Below are the records; output them exactly from the first line through the line with "clock buffers: 6 / 129 / 3.68", stopping there.

======== Working data ========

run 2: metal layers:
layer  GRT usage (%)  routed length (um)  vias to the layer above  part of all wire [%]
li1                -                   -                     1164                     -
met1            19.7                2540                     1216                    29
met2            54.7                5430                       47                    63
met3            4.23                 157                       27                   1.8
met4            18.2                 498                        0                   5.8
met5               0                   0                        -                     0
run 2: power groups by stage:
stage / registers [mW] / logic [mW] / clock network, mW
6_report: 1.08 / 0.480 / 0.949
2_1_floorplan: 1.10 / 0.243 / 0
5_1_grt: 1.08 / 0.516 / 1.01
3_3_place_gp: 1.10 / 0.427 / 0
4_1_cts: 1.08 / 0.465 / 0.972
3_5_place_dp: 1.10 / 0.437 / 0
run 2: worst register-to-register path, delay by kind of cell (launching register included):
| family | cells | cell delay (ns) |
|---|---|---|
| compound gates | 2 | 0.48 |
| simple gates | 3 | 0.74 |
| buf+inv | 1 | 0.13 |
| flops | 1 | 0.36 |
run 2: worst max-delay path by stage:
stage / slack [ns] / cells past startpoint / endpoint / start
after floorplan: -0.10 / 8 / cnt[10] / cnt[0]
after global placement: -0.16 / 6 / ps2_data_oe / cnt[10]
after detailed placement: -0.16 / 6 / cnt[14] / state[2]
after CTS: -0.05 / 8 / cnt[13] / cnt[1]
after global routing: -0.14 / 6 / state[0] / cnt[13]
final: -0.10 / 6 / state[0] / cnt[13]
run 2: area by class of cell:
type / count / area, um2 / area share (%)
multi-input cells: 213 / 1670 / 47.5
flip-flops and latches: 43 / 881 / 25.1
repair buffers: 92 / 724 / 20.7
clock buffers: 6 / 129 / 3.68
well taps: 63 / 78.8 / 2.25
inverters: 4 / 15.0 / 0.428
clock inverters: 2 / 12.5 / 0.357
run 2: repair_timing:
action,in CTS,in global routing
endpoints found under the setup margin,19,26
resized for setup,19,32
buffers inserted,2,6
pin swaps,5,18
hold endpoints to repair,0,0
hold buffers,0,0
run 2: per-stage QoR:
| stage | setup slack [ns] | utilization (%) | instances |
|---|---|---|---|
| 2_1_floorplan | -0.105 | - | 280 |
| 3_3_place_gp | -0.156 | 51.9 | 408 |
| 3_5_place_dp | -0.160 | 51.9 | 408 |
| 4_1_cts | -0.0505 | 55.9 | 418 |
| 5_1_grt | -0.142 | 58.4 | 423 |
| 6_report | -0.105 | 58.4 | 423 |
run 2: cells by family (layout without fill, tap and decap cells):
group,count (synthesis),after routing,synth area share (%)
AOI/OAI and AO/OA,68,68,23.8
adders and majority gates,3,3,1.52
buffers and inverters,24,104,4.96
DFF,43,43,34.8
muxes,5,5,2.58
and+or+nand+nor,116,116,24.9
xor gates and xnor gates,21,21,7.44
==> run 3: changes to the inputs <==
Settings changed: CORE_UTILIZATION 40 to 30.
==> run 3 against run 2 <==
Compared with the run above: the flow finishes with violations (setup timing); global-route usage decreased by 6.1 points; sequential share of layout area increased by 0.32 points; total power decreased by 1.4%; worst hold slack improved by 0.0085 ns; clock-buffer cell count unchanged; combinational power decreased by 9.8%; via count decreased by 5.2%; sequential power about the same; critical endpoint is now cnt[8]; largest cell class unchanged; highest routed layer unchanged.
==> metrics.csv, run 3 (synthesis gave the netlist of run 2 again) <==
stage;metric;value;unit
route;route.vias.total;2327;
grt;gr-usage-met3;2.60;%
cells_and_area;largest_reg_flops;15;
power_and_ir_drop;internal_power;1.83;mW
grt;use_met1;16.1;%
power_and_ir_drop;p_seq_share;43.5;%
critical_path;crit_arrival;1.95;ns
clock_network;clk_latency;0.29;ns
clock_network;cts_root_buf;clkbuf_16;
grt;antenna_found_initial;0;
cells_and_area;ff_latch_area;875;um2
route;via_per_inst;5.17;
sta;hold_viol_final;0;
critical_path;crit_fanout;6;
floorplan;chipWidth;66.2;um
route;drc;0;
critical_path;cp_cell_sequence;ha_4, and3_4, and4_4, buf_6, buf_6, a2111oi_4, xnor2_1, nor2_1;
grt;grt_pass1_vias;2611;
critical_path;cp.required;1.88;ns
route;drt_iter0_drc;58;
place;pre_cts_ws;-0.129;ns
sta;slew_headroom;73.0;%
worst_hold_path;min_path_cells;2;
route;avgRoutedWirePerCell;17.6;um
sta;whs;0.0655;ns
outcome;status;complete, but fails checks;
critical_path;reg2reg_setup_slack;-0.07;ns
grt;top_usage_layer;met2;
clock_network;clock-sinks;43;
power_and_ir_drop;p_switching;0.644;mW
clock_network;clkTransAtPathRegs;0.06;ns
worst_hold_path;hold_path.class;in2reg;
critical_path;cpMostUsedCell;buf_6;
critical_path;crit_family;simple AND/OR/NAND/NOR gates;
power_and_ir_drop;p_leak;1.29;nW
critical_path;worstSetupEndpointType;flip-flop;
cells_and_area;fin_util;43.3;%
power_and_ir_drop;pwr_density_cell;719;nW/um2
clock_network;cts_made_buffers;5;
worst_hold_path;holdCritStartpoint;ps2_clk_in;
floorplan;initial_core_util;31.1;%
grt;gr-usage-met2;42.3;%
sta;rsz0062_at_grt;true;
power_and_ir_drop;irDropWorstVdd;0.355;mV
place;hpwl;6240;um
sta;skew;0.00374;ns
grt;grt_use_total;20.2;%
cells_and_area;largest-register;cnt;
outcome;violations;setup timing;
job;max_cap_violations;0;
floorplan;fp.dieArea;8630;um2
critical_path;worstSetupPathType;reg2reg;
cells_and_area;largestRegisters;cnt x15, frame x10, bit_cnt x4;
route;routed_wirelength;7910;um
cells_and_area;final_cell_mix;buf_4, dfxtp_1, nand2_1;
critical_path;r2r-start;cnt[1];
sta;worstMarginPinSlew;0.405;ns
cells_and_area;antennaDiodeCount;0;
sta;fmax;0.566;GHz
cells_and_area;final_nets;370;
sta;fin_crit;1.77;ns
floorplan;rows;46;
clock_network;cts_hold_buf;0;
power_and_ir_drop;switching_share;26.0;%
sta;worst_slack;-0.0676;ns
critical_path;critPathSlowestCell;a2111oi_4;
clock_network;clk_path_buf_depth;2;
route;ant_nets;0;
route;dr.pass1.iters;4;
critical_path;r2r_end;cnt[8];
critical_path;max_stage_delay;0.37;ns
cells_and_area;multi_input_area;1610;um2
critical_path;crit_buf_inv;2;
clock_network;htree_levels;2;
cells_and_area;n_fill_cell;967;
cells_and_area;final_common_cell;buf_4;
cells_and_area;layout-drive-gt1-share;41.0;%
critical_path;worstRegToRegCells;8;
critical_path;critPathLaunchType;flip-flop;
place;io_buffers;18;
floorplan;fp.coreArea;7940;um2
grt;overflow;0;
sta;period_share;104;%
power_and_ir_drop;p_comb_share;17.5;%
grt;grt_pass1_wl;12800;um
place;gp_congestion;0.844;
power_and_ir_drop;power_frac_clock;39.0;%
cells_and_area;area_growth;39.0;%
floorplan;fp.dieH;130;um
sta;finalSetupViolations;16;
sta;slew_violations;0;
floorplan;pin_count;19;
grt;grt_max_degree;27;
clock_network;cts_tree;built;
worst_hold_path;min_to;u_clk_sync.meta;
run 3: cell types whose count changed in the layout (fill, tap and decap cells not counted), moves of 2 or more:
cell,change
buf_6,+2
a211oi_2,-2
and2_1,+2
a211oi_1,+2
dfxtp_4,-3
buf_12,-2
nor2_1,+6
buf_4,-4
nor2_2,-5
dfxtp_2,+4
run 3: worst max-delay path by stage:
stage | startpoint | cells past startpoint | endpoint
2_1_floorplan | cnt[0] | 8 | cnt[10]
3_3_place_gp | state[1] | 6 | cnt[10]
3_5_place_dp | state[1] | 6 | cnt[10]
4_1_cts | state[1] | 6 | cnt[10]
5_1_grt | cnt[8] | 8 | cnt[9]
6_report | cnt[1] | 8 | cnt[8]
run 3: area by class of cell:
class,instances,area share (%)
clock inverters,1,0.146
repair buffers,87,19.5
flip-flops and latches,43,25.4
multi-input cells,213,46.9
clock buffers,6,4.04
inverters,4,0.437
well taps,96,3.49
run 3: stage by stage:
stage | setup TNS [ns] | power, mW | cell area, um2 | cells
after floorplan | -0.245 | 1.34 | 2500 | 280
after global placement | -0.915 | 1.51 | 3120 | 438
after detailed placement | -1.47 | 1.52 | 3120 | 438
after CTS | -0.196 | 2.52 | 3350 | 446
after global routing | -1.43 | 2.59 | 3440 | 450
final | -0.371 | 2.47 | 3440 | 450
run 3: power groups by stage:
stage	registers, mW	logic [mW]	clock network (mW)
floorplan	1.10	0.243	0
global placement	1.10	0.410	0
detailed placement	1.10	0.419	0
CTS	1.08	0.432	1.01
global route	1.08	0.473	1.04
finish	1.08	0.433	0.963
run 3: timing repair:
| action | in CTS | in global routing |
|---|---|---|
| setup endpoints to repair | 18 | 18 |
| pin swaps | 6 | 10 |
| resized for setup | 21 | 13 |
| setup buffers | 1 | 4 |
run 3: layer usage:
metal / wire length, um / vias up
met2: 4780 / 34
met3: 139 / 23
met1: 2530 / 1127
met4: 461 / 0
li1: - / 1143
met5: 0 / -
### src/rtl/lsu.sv
// Load/store stage: issues one data-memory request per ld/st packet, aligns and extends
// load data, and hands a single writeback packet downstream. One transaction in flight.
module lsu #(
  parameter int XLEN   = 32,
  parameter int ADDR_W = 32
) (
  input  logic              clk,
  input  logic              rst,
  input  logic              in_valid,
  output logic              in_ready,
  input  logic [31:0]       in_pc,
  input  logic [XLEN-1:0]   in_res,
  input  logic [XLEN-1:0]   in_st_data,
  input  logic              in_ld,
  input  logic              in_st,
  input  logic [1:0]        in_size,
  input  logic              in_unsigned,
  input  logic [4:0]        in_rd,
  input  logic              in_wen,
  output logic              mem_req_valid,
  input  logic              mem_req_ready,
  output logic [ADDR_W-1:0] mem_req_addr,
  output logic              mem_req_wen,
  output logic [31:0]       mem_req_wdata,
  output logic [3:0]        mem_req_wmask,
  input  logic              mem_rsp_valid,
  output logic              mem_rsp_ready,
  input  logic [31:0]       mem_rsp_rdata,
  output logic              out_valid,
  input  logic              out_ready,
  output logic [31:0]       out_pc,
  output logic [4:0]        out_rd,
  output logic              out_wen,
  output logic [XLEN-1:0]   out_data,
  output logic              out_exc
);

  localparam logic [1:0] S_IDLE = 2'd0;
  localparam logic [1:0] S_REQ  = 2'd1;
  localparam logic [1:0] S_RESP = 2'd2;
  localparam logic [1:0] S_DONE = 2'd3;

  // Shift the addressed lane down to bit 0, then truncate and extend to the access size.
  function automatic logic [XLEN-1:0] f_load_ext(input logic [31:0] rdata,
                                                 input logic [1:0]  off,
                                                 input logic [1:0]  size,
                                                 input logic        uns);
    logic [31:0] s;
    s = rdata >> {off, 3'b000};
    case (size)
      2'd0:    f_load_ext = uns ? {{(XLEN-8){1'b0}}, s[7:0]}   : {{(XLEN-8){s[7]}}, s[7:0]};
      2'd1:    f_load_ext = uns ? {{(XLEN-16){1'b0}}, s[15:0]} : {{(XLEN-16){s[15]}}, s[15:0]};
      default: f_load_ext = s;
    endcase
  endfunction

  function automatic logic [3:0] f_store_mask(input logic [1:0] off, input logic [1:0] size);
    case (size)
      2'd0:    f_store_mask = 4'b0001 << off;
      2'd1:    f_store_mask = 4'b0011 << off;
      default: f_store_mask = 4'b1111;
    endcase
  endfunction

  logic [1:0]        r_state;
  logic [31:0]       r_pc;
  logic [4:0]        r_rd;
  logic [ADDR_W-1:0] r_addr;
  logic [1:0]        r_size;
  logic              r_unsigned;
  logic              r_ld;
  logic              r_st;
  logic [31:0]       r_wdata;
  logic [3:0]        r_wmask;
  logic              r_wen;
  logic              r_exc;
  logic [XLEN-1:0]   r_data;

  logic w_mem;
  logic w_misalign;
  logic w_exc;

  assign w_mem      = in_ld | in_st;
  assign w_misalign = (in_size == 2'd3) ||
                      ((in_size == 2'd1) && in_res[0]) ||
                      ((in_size == 2'd2) && (in_res[1:0] != 2'b00));
  assign w_exc      = (in_ld & in_st) | (w_mem & w_misalign);

  always_ff @(posedge clk or posedge rst) begin
    if (rst) begin
      r_state    <= S_IDLE;
      r_pc       <= '0;
      r_rd       <= '0;
      r_addr     <= '0;
      r_size     <= '0;
      r_unsigned <= 1'b0;
      r_ld       <= 1'b0;
      r_st       <= 1'b0;
      r_wdata    <= '0;
      r_wmask    <= '0;
      r_wen      <= 1'b0;
      r_exc      <= 1'b0;
      r_data     <= '0;
    end else begin
      case (r_state)
        S_IDLE: begin
          if (in_valid) begin
            r_pc       <= in_pc;
            r_rd       <= in_rd;
            r_addr     <= in_res[ADDR_W-1:0];
            r_size     <= in_size;
            r_unsigned <= in_unsigned;
            r_ld       <= in_ld;
            r_st       <= in_st;
            r_wdata    <= in_st_data << {in_res[1:0], 3'b000};
            r_wmask    <= in_st ? f_store_mask(in_res[1:0], in_size) : 4'b0000;
            if (!w_mem) begin
              r_data  <= in_res;
              r_wen   <= in_wen;
              r_exc   <= 1'b0;
              r_state <= S_DONE;
            end else if (w_exc) begin
              r_data  <= '0;
              r_wen   <= 1'b0;
              r_exc   <= 1'b1;
              r_state <= S_DONE;
            end else begin
              r_data  <= '0;
              r_wen   <= in_wen & ~in_st;
              r_exc   <= 1'b0;
              r_state <= S_REQ;
            end
          end
        end
        S_REQ: begin
          if (mem_req_ready) r_state <= S_RESP;
        end
        S_RESP: begin
          if (mem_rsp_valid) begin
            r_data  <= r_ld ? f_load_ext(mem_rsp_rdata, r_addr[1:0], r_size, r_unsigned) : '0;
            r_state <= S_DONE;
          end
        end
        default: begin
          if (out_ready) r_state <= S_IDLE;
        end
      endcase
    end
  end

  assign in_ready      = (r_state == S_IDLE);
  assign mem_req_valid = (r_state == S_REQ);
  assign mem_req_addr  = {r_addr[ADDR_W-1:2], 2'b00};
  assign mem_req_wen   = r_st;
  assign mem_req_wdata = r_wdata;
  assign mem_req_wmask = r_wmask;
  assign mem_rsp_ready = (r_state == S_RESP);
  assign out_valid     = (r_state == S_DONE);
  assign out_pc        = r_pc;
  assign out_rd        = r_rd;
  assign out_wen       = r_wen;
  assign out_data      = r_data;
  assign out_exc       = r_exc;

endmodule
===== src/rtl/sync_2ff.sv =====
// Two-flop synchronizer for a single asynchronous input bit.
module sync_2ff #(
    parameter logic RST_VAL = 1'b0
) (
    input  logic clk,
    input  logic rst,
    input  logic d_i,
    output logic q_o
);

    logic [1:0] ff_q;

    // Shift the raw input through two flops; reset to the line's idle level.
    always_ff @(posedge clk or posedge rst) begin
        if (rst) begin
            ff_q <= {2{RST_VAL}};
        end else begin
            ff_q <= {ff_q[0], d_i};
        end
    end

    assign q_o = ff_q[1];

endmodule


===== src/rtl/spi_frame_ctrl.sv =====
// SPI mode-0 slave that decodes a command byte and one data frame into
// register-bank reads and single-cycle write strobes. All logic runs on clk.
module spi_frame_ctrl
    import spi_pkg::*;
#(
    parameter int unsigned ADDR_W = 3,
    parameter int unsigned REG_W  = 8
) (
    input  logic              clk,
    input  logic              rst,
    input  logic              ena,
    input  logic              spi_cs_n,
    input  logic              spi_clk,
    input  logic              spi_mosi,
    output logic              spi_miso,
    output logic [ADDR_W-1:0] reg_addr,
    input  logic [REG_W-1:0]  reg_data_i,
    output logic [REG_W-1:0]  reg_data_o,
    output logic              reg_data_o_dv,
    input  logic [7:0]        status
);

    localparam int unsigned SH_W  = max_u(CMD_BITS, REG_W);
    localparam int unsigned CNT_W = $clog2(SH_W) + 1;

    logic cs_s, sclk_s, mosi_s;
    logic cs_prev_q, sclk_prev_q;
    logic [1:0] arm_q, arm_d;
    logic cs_fall, cs_rise, sclk_rise, sclk_fall;

    spi_state_e        state_q, state_d;
    logic [CNT_W-1:0]  cnt_q, cnt_d;
    logic [SH_W-2:0]   rx_q, rx_d;
    logic [SH_W-1:0]   rx_next;
    logic [SH_W-1:0]   tx_q, tx_d;
    logic              wr_q, wr_d;
    logic              load_q, load_d;
    logic [ADDR_W-1:0] addr_q, addr_d;
    logic [REG_W-1:0]  data_q, data_d;
    logic              dv_q, dv_d;

    sync_2ff #(.RST_VAL(1'b1)) u_sync_cs (
        .clk (clk),
        .rst (rst),
        .d_i (spi_cs_n),
        .q_o (cs_s)
    );

    sync_2ff #(.RST_VAL(1'b0)) u_sync_sclk (
        .clk (clk),
        .rst (rst),
        .d_i (spi_clk),
        .q_o (sclk_s)
    );

    sync_2ff #(.RST_VAL(1'b0)) u_sync_mosi (
        .clk (clk),
        .rst (rst),
        .d_i (spi_mosi),
        .q_o (mosi_s)
    );

    // Previous synchronized levels for edge detection, plus the chip-select arm counter.
    always_ff @(posedge clk or posedge rst) begin
        if (rst) begin
            cs_prev_q   <= 1'b1;
            sclk_prev_q <= 1'b0;
            arm_q       <= '0;
        end else begin
            cs_prev_q   <= cs_s;
            sclk_prev_q <= sclk_s;
            arm_q       <= arm_d;
        end
    end

    // A frame may only start once chip select has been seen high for three cycles, so a
    // reset released while chip select is already low cannot fake a falling edge.
    always_comb begin
        arm_d = arm_q;
        if (!cs_s) begin
            arm_d = '0;
        end else if (arm_q != 2'd3) begin
            arm_d = arm_q + 2'd1;
        end
    end

    assign cs_fall   = cs_prev_q & ~cs_s & (arm_q == 2'd3);
    assign cs_rise   = ~cs_prev_q & cs_s;
    assign sclk_rise = ~sclk_prev_q & sclk_s;
    assign sclk_fall = sclk_prev_q & ~sclk_s;
    assign rx_next   = {rx_q, mosi_s};

    // Frame state and datapath registers.
    always_ff @(posedge clk or posedge rst) begin
        if (rst) begin
            state_q <= StIdle;
            cnt_q   <= '0;
            rx_q    <= '0;
            tx_q    <= '0;
            wr_q    <= 1'b0;
            load_q  <= 1'b0;
            addr_q  <= '0;
            data_q  <= '0;
            dv_q    <= 1'b0;
        end else begin
            state_q <= state_d;
            cnt_q   <= cnt_d;
            rx_q    <= rx_d;
            tx_q    <= tx_d;
            wr_q    <= wr_d;
            load_q  <= load_d;
            addr_q  <= addr_d;
            data_q  <= data_d;
            dv_q    <= dv_d;
        end
    end

    // Next-state and datapath update; chip-select release or disable aborts any frame.
    always_comb begin
        state_d = state_q;
        cnt_d   = cnt_q;
        rx_d    = rx_q;
        tx_d    = tx_q;
        wr_d    = wr_q;
        load_d  = 1'b0;
        addr_d  = addr_q;
        data_d  = data_q;
        dv_d    = 1'b0;

        if (!ena || cs_rise) begin
            state_d = StIdle;
        end else begin
            unique case (state_q)
                StIdle: begin
                    if (cs_fall) begin
                        state_d                = StCmd;
                        cnt_d                  = '0;
                        tx_d                   = '0;
                        tx_d[SH_W-1 -: 8]      = status;
                    end
                end
                StCmd: begin
                    // The bit already on MISO is held until the master has sampled it.
                    if (sclk_fall && (cnt_q != '0)) begin
                        tx_d = tx_q << 1;
                    end
                    if (sclk_rise) begin
                        rx_d  = rx_next[SH_W-2:0];
                        cnt_d = cnt_q + CNT_W'(1);
                        if (cnt_q == CNT_W'(CMD_BITS - 1)) begin
                            state_d = StData;
                            cnt_d   = '0;
                            wr_d    = rx_next[WR_BIT];
                            addr_d  = rx_next[ADDR_W-1:0];
                            // Read data is valid one cycle after reg_addr moves.
                            load_d  = ~rx_next[WR_BIT];
                            tx_d    = '0;
                        end
                    end
                end
                StData: begin
                    if (load_q) begin
                        tx_d                   = '0;
                        tx_d[SH_W-1 -: REG_W]  = reg_data_i;
                    end else if (sclk_fall && (cnt_q != '0)) begin
                        tx_d = tx_q << 1;
                    end
                    if (sclk_rise) begin
                        rx_d  = rx_next[SH_W-2:0];
                        cnt_d = cnt_q + CNT_W'(1);
                        if (cnt_q == CNT_W'(REG_W - 1)) begin
                            state_d = StDone;
                            if (wr_q) begin
                                data_d = rx_next[REG_W-1:0];
                                dv_d   = 1'b1;
                            end
                        end
                    end
                end
                StDone: begin
                    state_d = StDone;
                end
                default: begin
                    state_d = StIdle;
                end
            endcase
        end
    end

    assign spi_miso      = ((state_q == StCmd) || (state_q == StData)) ? tx_q[SH_W-1] : 1'b0;
    assign reg_addr      = addr_q;
    assign reg_data_o    = data_q;
    assign reg_data_o_dv = dv_q;

endmodule
$ cat src/rtl/nested_loop_counter.sv
// nested_loop_counter: NUM_LEVELS chained wrap-at-max counters, level 0 innermost.
// Config handshake loads per-level maxima; inc steps the nest in RUN.
module nested_loop_counter #(
  parameter int NUM_LEVELS = 3,
  parameter int BIT_WIDTH  = 5
) (
  input  logic                             clk,
  input  logic                             rst,
  input  logic                             cfg_valid,
  output logic                             cfg_ready,
  input  logic [NUM_LEVELS*BIT_WIDTH-1:0]  cfg_max,
  input  logic                             cfg_wrap,
  input  logic                             inc,
  input  logic                             abort,
  output logic [NUM_LEVELS*BIT_WIDTH-1:0]  count,
  output logic [NUM_LEVELS-1:0]            last,
  output logic [NUM_LEVELS-1:0]            carry,
  output logic                             busy,
  output logic                             done
);

  typedef enum logic [1:0] {
    IDLE = 2'd0,
    RUN  = 2'd1,
    DONE = 2'd2
  } state_t;

  state_t state_q, state_d;

  logic [NUM_LEVELS-1:0][BIT_WIDTH-1:0] cnt_q, cnt_d;
  logic [NUM_LEVELS-1:0][BIT_WIDTH-1:0] max_q;
  logic wrap_q;
  logic done_q, done_d;
  logic cfg_acc, step;
  logic acc, cin;

  assign cfg_ready = (state_q == IDLE) || (state_q == DONE);
  assign busy      = (state_q == RUN);
  assign cfg_acc   = cfg_valid && cfg_ready;
  assign step      = busy && inc && !abort;
  assign count     = cnt_q;
  assign done      = done_q;

  // carry[i] is the prefix-AND of last[0..i] qualified by an accepted inc
  always_comb begin
    last  = '0;
    carry = '0;
    acc   = step;
    for (int i = 0; i < NUM_LEVELS; i++) begin
      last[i]  = (cnt_q[i] == max_q[i]);
      acc      = acc && last[i];
      carry[i] = acc;
    end
  end

  always_comb begin
    state_d = state_q;
    cnt_d   = cnt_q;
    done_d  = 1'b0;
    cin     = 1'b1;
    if (abort) begin
      state_d = IDLE;
      cnt_d   = '0;
    end else if (cfg_acc) begin
      state_d = RUN;
      cnt_d   = '0;
    end else if (step) begin
      if (carry[NUM_LEVELS-1]) begin
        done_d = 1'b1;
        if (wrap_q) cnt_d = '0;
        else state_d = DONE;
      end else begin
        for (int i = 0; i < NUM_LEVELS; i++) begin
          if (cin) begin
            if (last[i]) cnt_d[i] = '0;
            else cnt_d[i] = cnt_q[i] + BIT_WIDTH'(1);
          end
          cin = cin && last[i];
        end
      end
    end
  end

  always_ff @(posedge clk or posedge rst) begin
    if (rst) begin
      state_q <= IDLE;
      cnt_q   <= '0;
      max_q   <= '0;
      wrap_q  <= 1'b0;
      done_q  <= 1'b0;
    end else begin
      state_q <= state_d;
      cnt_q   <= cnt_d;
      done_q  <= done_d;
      if (!abort && cfg_acc) begin
        max_q  <= cfg_max;
        wrap_q <= cfg_wrap;
      end
    end
  end

endmodule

========

» **Solution to the exercise**:
run 2: metal layers:
layer  GRT usage (%)  routed length (um)  vias to the layer above  part of all wire [%]
li1                -                   -                     1164                     -
met1            19.7                2540                     1216                    29
met2            54.7                5430                       47                    63
met3            4.23                 157                       27                   1.8
met4            18.2                 498                        0                   5.8
met5               0                   0                        -                     0
run 2: power groups by stage:
stage / registers [mW] / logic [mW] / clock network, mW
6_report: 1.08 / 0.480 / 0.949
2_1_floorplan: 1.10 / 0.243 / 0
5_1_grt: 1.08 / 0.516 / 1.01
3_3_place_gp: 1.10 / 0.427 / 0
4_1_cts: 1.08 / 0.465 / 0.972
3_5_place_dp: 1.10 / 0.437 / 0
run 2: worst register-to-register path, delay by kind of cell (launching register included):
| family | cells | cell delay (ns) |
|---|---|---|
| compound gates | 2 | 0.48 |
| simple gates | 3 | 0.74 |
| buf+inv | 1 | 0.13 |
| flops | 1 | 0.36 |
run 2: worst max-delay path by stage:
stage / slack [ns] / cells past startpoint / endpoint / start
after floorplan: -0.10 / 8 / cnt[10] / cnt[0]
after global placement: -0.16 / 6 / ps2_data_oe / cnt[10]
after detailed placement: -0.16 / 6 / cnt[14] / state[2]
after CTS: -0.05 / 8 / cnt[13] / cnt[1]
after global routing: -0.14 / 6 / state[0] / cnt[13]
final: -0.10 / 6 / state[0] / cnt[13]
run 2: area by class of cell:
type / count / area, um2 / area share (%)
multi-input cells: 213 / 1670 / 47.5
flip-flops and latches: 43 / 881 / 25.1
repair buffers: 92 / 724 / 20.7
clock buffers: 6 / 129 / 3.68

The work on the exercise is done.